De twee databronnen worden toegevoegd aan het canvas.
Tip: om het dialoogvenster Een join maken te openen, dubbelklikt u (control-klik op Mac) op een databron op het canvas.
Sleep de niet-ruimtelijke databron naar het dialoogvenster Een join maken.
- Klik op het pictogram Een join maken.
- Doe het volgende in het dialoogvenster Een join maken dat wordt getoond:
- Selecteer een join-type.
- Selecteer onder Databron een ruimtelijk veld uit uw ruimtelijk bestand waarvoor u een join wilt maken. Naast ruimtelijke velden staat een pictogram met een wereldbol.

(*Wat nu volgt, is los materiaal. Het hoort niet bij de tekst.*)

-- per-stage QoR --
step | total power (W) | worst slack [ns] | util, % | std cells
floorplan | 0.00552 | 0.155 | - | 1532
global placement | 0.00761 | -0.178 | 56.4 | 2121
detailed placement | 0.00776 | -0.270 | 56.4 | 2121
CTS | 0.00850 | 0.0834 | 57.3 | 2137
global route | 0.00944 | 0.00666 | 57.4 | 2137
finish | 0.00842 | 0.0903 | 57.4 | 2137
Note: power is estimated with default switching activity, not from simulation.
## config.mk

```make
export PLATFORM = sky130hd
export DESIGN_NAME = ccwb_scan
export DESIGN_NICKNAME = d
export VERILOG_FILES = /design/src/rtl/ccwb_pkg.sv /design/src/rtl/ccwb_scan.sv
export SDC_FILE = /design/constraint.sdc
export NUM_CORES = 1
export LEC_CHECK = 0
export ABC_AREA = 1
export ABC_CLOCK_PERIOD_IN_PS = 3080
export BUFFER_PORTS_ARGS = -buffer_cell sky130_fd_sc_hd__buf_4
export CAP_MARGIN = 10
export CORE_ASPECT_RATIO = 0.5
export CORE_MARGIN = 2
export CORE_UTILIZATION = 57
export DETAILED_ROUTE_END_ITERATION = 10
export PLACE_DENSITY = 0.79
export SETUP_SLACK_MARGIN = 0.05
export SLEW_MARGIN = 20
export SYNTH_ARGS = -nofsm -noshare
export SYNTH_HDL_FRONTEND = slang
export SYNTH_SLANG_ARGS = --single-unit
```

## constraint.sdc

```tcl
create_clock -name aclk -period 3.08 [get_ports aclk]
set_clock_uncertainty 0.2 [all_clocks]
set_input_delay 0.616 -clock aclk [delete_from_list [all_inputs] [get_ports aclk]]
set_output_delay 0.616 -clock aclk [all_outputs]
set_load 0.02 [all_outputs]
```
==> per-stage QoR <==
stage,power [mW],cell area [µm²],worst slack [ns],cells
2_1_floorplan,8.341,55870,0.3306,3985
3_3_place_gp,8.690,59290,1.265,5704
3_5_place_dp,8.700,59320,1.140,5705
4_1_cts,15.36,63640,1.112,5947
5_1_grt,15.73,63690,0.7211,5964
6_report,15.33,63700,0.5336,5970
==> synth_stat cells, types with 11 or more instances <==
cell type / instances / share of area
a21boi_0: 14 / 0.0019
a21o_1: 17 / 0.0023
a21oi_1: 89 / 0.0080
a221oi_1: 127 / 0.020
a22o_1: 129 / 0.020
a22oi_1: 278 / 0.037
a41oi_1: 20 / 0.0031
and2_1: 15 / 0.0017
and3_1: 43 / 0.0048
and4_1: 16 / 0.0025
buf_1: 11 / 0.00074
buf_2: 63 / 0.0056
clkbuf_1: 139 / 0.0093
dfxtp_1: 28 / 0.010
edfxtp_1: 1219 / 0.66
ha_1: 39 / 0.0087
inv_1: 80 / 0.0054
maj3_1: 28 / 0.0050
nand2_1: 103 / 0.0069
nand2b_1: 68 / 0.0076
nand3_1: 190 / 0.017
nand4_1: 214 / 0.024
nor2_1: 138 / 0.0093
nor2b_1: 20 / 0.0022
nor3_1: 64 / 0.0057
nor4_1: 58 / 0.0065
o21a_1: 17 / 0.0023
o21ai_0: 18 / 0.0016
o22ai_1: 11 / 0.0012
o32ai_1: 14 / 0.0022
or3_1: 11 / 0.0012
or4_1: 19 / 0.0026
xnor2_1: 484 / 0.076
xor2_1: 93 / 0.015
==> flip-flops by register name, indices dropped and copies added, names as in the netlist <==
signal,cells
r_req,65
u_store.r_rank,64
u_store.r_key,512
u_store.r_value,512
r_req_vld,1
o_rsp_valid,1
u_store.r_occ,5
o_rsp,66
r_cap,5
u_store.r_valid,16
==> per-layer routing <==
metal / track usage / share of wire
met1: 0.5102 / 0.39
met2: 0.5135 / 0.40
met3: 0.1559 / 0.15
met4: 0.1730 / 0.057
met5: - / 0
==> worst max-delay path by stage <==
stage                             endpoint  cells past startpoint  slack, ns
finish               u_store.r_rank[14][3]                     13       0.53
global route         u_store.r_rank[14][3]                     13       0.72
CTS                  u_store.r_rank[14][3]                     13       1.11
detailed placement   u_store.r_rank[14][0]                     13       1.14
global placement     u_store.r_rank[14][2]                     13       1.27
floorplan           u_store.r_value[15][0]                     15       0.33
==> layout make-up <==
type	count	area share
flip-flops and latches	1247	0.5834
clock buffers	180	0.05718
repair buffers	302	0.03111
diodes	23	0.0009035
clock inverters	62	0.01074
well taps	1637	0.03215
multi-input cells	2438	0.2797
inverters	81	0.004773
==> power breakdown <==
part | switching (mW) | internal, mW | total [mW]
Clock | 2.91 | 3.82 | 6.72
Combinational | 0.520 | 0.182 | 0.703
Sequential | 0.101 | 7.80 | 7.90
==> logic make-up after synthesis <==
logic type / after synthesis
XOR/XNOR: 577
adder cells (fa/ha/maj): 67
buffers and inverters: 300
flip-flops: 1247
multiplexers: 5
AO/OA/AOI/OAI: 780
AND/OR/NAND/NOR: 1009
`config.mk`:
```
export PLATFORM = sky130hd
export DESIGN_NAME = preemptive_priority_scheduler
export DESIGN_NICKNAME = d
export VERILOG_FILES = /design/src/rtl/core/pps_pkg.sv /design/src/rtl/core/pps_ctrl.sv /design/src/rtl/core/pps_datapath.sv /design/src/rtl/core/preemptive_priority_scheduler.sv
export SDC_FILE = /design/constraint.sdc
export NUM_CORES = 1
export LEC_CHECK = 0
export ABC_AREA = 0
export ABC_CLOCK_PERIOD_IN_PS = 6440
export BUFFER_PORTS_ARGS = -buffer_cell sky130_fd_sc_hd__buf_2
export CAP_MARGIN = 20
export CORE_MARGIN = 10
export CORE_UTILIZATION = 55
export DETAILED_ROUTE_END_ITERATION = 12
export PLACE_DENSITY = 0.75
export SLEW_MARGIN = 0
export SYNTH_ARGS = -nofsm -noshare
export SYNTH_HDL_FRONTEND = slang
export SYNTH_SLANG_ARGS = --single-unit
```
`constraint.sdc`:
```
create_clock -name clk_i -period 6.44 [get_ports clk_i]
set_input_delay 0.322 -clock clk_i [delete_from_list [all_inputs] [get_ports clk_i]]
set_output_delay 0.322 -clock clk_i [all_outputs]
set_load 0.02 [all_outputs]
```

- Selecteer voor de niet-ruimtelijke databron 'Joinberekening maken' als JOIN-component.
De berekening zou er ongeveer als volgt moeten uitzien:
MAKEPOINT(Latitude,Longitude)
- Selecteer OK.
Selecteer de JOIN-componentoperator Intersects (Kruist) om een databron voor ruimtelijke analyse te maken.
- Als u klaar bent, sluit u het dialoogvenster Een join maken.
Zie Een join maken van bestanden met ruimtelijke data in Tableauvoor meer informatie over ruimtelijke joins.
Een visualisatie maken met MAKELINE
Download in Tableau Desktop de Flight Path-werkmap van Tableau Public. Deze is hier beschikbaar(Link wordt in een nieuw venster geopend).
- Navigeer naar een nieuw werkblad.
- Selecteer Analyse > Berekend veld maken.
- Doe het volgende in de berekening die wordt geopend:
- Geef het berekende veld de naam: Flight Paths (vluchtroutes)
- Voer de volgende formule in
- Klik op OK als u klaar bent.
- Dubbelklik in het deelvenster Data op Flight Paths om deze toe te voegen aan uw visualisatie. Deze zou automatisch als kaart moeten worden weergegeven.
MAKELINE(MAKEPOINT([Lat],[Lng]),MAKEPOINT([Dest Lat],[Dest Lng]))
Deze formule neemt de breedtegraad- en lengtegraadcoördinaten van uw plaats van vertrek en die van aankomst en zet ze om in geografische punten voor ruimtelijke analyse. Deze coördinaten worden gebruikt om tweepuntslijnen te bouwen tussen oorsprong en bestemming.
Het nieuwe berekende veld wordt getoond onder Dimensies in het deelvenster Data. Net als uw andere velden kunt u deze in een of meer visualisaties gebruiken.
De berekening produceert automatisch gebogen geodetische lijnen wanneer de lijnen grotere delen van de aardbol beslaan.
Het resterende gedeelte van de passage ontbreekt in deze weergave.